■ Exercise requirements: Every entry should be reproduced word for word.

------ Input material ------

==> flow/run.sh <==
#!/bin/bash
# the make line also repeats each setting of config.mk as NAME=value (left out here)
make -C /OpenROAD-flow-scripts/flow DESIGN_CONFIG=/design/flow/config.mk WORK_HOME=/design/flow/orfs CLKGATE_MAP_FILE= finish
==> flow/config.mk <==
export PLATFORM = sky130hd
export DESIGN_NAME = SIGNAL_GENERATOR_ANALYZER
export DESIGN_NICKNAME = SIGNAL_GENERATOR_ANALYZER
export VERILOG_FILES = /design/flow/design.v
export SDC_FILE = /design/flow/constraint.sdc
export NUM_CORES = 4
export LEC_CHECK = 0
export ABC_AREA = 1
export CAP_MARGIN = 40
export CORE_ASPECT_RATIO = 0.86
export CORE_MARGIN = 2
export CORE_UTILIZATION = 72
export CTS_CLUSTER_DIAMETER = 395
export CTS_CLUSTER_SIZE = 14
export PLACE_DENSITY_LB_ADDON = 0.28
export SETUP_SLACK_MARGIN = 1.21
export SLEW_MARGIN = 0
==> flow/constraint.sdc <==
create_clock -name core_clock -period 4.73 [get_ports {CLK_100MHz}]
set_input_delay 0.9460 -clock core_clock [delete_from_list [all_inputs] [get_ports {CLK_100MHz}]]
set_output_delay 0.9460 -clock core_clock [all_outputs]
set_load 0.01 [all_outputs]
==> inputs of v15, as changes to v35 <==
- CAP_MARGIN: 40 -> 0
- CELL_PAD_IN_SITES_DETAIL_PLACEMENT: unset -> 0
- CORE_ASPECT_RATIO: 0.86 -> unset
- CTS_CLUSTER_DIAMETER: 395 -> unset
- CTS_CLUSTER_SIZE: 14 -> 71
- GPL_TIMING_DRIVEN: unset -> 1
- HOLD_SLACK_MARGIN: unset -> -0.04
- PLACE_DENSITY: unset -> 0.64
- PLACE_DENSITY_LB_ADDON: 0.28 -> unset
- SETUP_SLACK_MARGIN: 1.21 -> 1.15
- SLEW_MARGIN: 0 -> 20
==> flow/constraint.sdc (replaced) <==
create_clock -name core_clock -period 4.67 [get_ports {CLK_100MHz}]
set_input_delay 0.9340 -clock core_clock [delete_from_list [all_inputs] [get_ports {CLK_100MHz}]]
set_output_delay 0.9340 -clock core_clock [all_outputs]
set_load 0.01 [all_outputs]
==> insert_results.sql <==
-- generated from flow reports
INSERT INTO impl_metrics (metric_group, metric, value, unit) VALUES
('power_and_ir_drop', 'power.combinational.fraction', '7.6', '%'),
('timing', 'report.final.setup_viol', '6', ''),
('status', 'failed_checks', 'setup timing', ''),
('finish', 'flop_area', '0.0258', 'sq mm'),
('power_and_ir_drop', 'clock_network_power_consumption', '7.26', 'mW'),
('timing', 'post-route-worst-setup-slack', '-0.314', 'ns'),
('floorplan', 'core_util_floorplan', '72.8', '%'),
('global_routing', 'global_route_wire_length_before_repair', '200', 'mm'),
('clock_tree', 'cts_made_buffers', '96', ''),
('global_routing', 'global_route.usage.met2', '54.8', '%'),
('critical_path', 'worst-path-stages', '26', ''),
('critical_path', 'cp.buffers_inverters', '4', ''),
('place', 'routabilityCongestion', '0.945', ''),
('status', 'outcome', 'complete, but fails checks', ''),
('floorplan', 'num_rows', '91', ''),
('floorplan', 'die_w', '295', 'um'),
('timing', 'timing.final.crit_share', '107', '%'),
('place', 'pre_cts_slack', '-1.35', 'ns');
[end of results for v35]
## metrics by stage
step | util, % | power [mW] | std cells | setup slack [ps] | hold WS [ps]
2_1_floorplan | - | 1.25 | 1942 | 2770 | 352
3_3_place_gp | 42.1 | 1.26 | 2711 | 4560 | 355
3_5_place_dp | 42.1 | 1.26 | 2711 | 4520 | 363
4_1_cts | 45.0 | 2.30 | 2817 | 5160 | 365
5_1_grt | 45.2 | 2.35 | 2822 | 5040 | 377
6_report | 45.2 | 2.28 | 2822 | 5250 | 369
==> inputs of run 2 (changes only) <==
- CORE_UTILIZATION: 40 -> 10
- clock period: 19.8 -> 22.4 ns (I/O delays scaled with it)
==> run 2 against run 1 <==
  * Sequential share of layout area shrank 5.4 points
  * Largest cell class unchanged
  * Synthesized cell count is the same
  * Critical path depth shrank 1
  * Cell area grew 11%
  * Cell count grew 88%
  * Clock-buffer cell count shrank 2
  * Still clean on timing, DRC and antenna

------

■ Written solution:
==> flow/run.sh <==
#!/bin/bash
# the make line also repeats each setting of config.mk as NAME=value (left out here)
make -C /OpenROAD-flow-scripts/flow DESIGN_CONFIG=/design/flow/config.mk WORK_HOME=/design/flow/orfs CLKGATE_MAP_FILE= finish
==> flow/config.mk <==
export PLATFORM = sky130hd
export DESIGN_NAME = SIGNAL_GENERATOR_ANALYZER
export DESIGN_NICKNAME = SIGNAL_GENERATOR_ANALYZER
export VERILOG_FILES = /design/flow/design.v
export SDC_FILE = /design/flow/constraint.sdc
export NUM_CORES = 4
export LEC_CHECK = 0
export ABC_AREA = 1
export CAP_MARGIN = 40
export CORE_ASPECT_RATIO = 0.86
export CORE_MARGIN = 2
export CORE_UTILIZATION = 72
export CTS_CLUSTER_DIAMETER = 395
export CTS_CLUSTER_SIZE = 14
export PLACE_DENSITY_LB_ADDON = 0.28
export SETUP_SLACK_MARGIN = 1.21
export SLEW_MARGIN = 0
==> flow/constraint.sdc <==
create_clock -name core_clock -period 4.73 [get_ports {CLK_100MHz}]
set_input_delay 0.9460 -clock core_clock [delete_from_list [all_inputs] [get_ports {CLK_100MHz}]]
set_output_delay 0.9460 -clock core_clock [all_outputs]
set_load 0.01 [all_outputs]
==> inputs of v15, as changes to v35 <==
- CAP_MARGIN: 40 -> 0
- CELL_PAD_IN_SITES_DETAIL_PLACEMENT: unset -> 0
- CORE_ASPECT_RATIO: 0.86 -> unset
- CTS_CLUSTER_DIAMETER: 395 -> unset
- CTS_CLUSTER_SIZE: 14 -> 71
- GPL_TIMING_DRIVEN: unset -> 1
- HOLD_SLACK_MARGIN: unset -> -0.04
- PLACE_DENSITY: unset -> 0.64
- PLACE_DENSITY_LB_ADDON: 0.28 -> unset
- SETUP_SLACK_MARGIN: 1.21 -> 1.15
- SLEW_MARGIN: 0 -> 20
==> flow/constraint.sdc (replaced) <==
create_clock -name core_clock -period 4.67 [get_ports {CLK_100MHz}]
set_input_delay 0.9340 -clock core_clock [delete_from_list [all_inputs] [get_ports {CLK_100MHz}]]
set_output_delay 0.9340 -clock core_clock [all_outputs]
set_load 0.01 [all_outputs]
==> insert_results.sql <==
-- generated from flow reports
INSERT INTO impl_metrics (metric_group, metric, value, unit) VALUES
('power_and_ir_drop', 'power.combinational.fraction', '7.6', '%'),
('timing', 'report.final.setup_viol', '6', ''),
('status', 'failed_checks', 'setup timing', ''),
('finish', 'flop_area', '0.0258', 'sq mm'),
('power_and_ir_drop', 'clock_network_power_consumption', '7.26', 'mW'),
('timing', 'post-route-worst-setup-slack', '-0.314', 'ns'),
('floorplan', 'core_util_floorplan', '72.8', '%'),
('global_routing', 'global_route_wire_length_before_repair', '200', 'mm'),
('clock_tree', 'cts_made_buffers', '96', ''),
('global_routing', 'global_route.usage.met2', '54.8', '%'),
('critical_path', 'worst-path-stages', '26', ''),
('critical_path', 'cp.buffers_inverters', '4', ''),
('place', 'routabilityCongestion', '0.945', ''),
('status', 'outcome', 'complete, but fails checks', ''),
('floorplan', 'num_rows', '91', ''),
('floorplan', 'die_w', '295', 'um'),
('timing', 'timing.final.crit_share', '107', '%'),
('place', 'pre_cts_slack', '-1.35', 'ns');
[end of results for v35]
## metrics by stage
step | util, % | power [mW] | std cells | setup slack [ps] | hold WS [ps]
2_1_floorplan | - | 1.25 | 1942 | 2770 | 352
3_3_place_gp | 42.1 | 1.26 | 2711 | 4560 | 355
3_5_place_dp | 42.1 | 1.26 | 2711 | 4520 | 363
4_1_cts | 45.0 | 2.30 | 2817 | 5160 | 365
5_1_grt | 45.2 | 2.35 | 2822 | 5040 | 377
6_report | 45.2 | 2.28 | 2822 | 5250 | 369
==> inputs of run 2 (changes only) <==
- CORE_UTILIZATION: 40 -> 10
- clock period: 19.8 -> 22.4 ns (I/O delays scaled with it)
==> run 2 against run 1 <==
  * Sequential share of layout area shrank 5.4 points
  * Largest cell class unchanged
  * Synthesized cell count is the same
  * Critical path depth shrank 1
  * Cell area grew 11%
  * Cell count grew 88%
  * Clock-buffer cell count shrank 2
  * Still clean on timing, DRC and antenna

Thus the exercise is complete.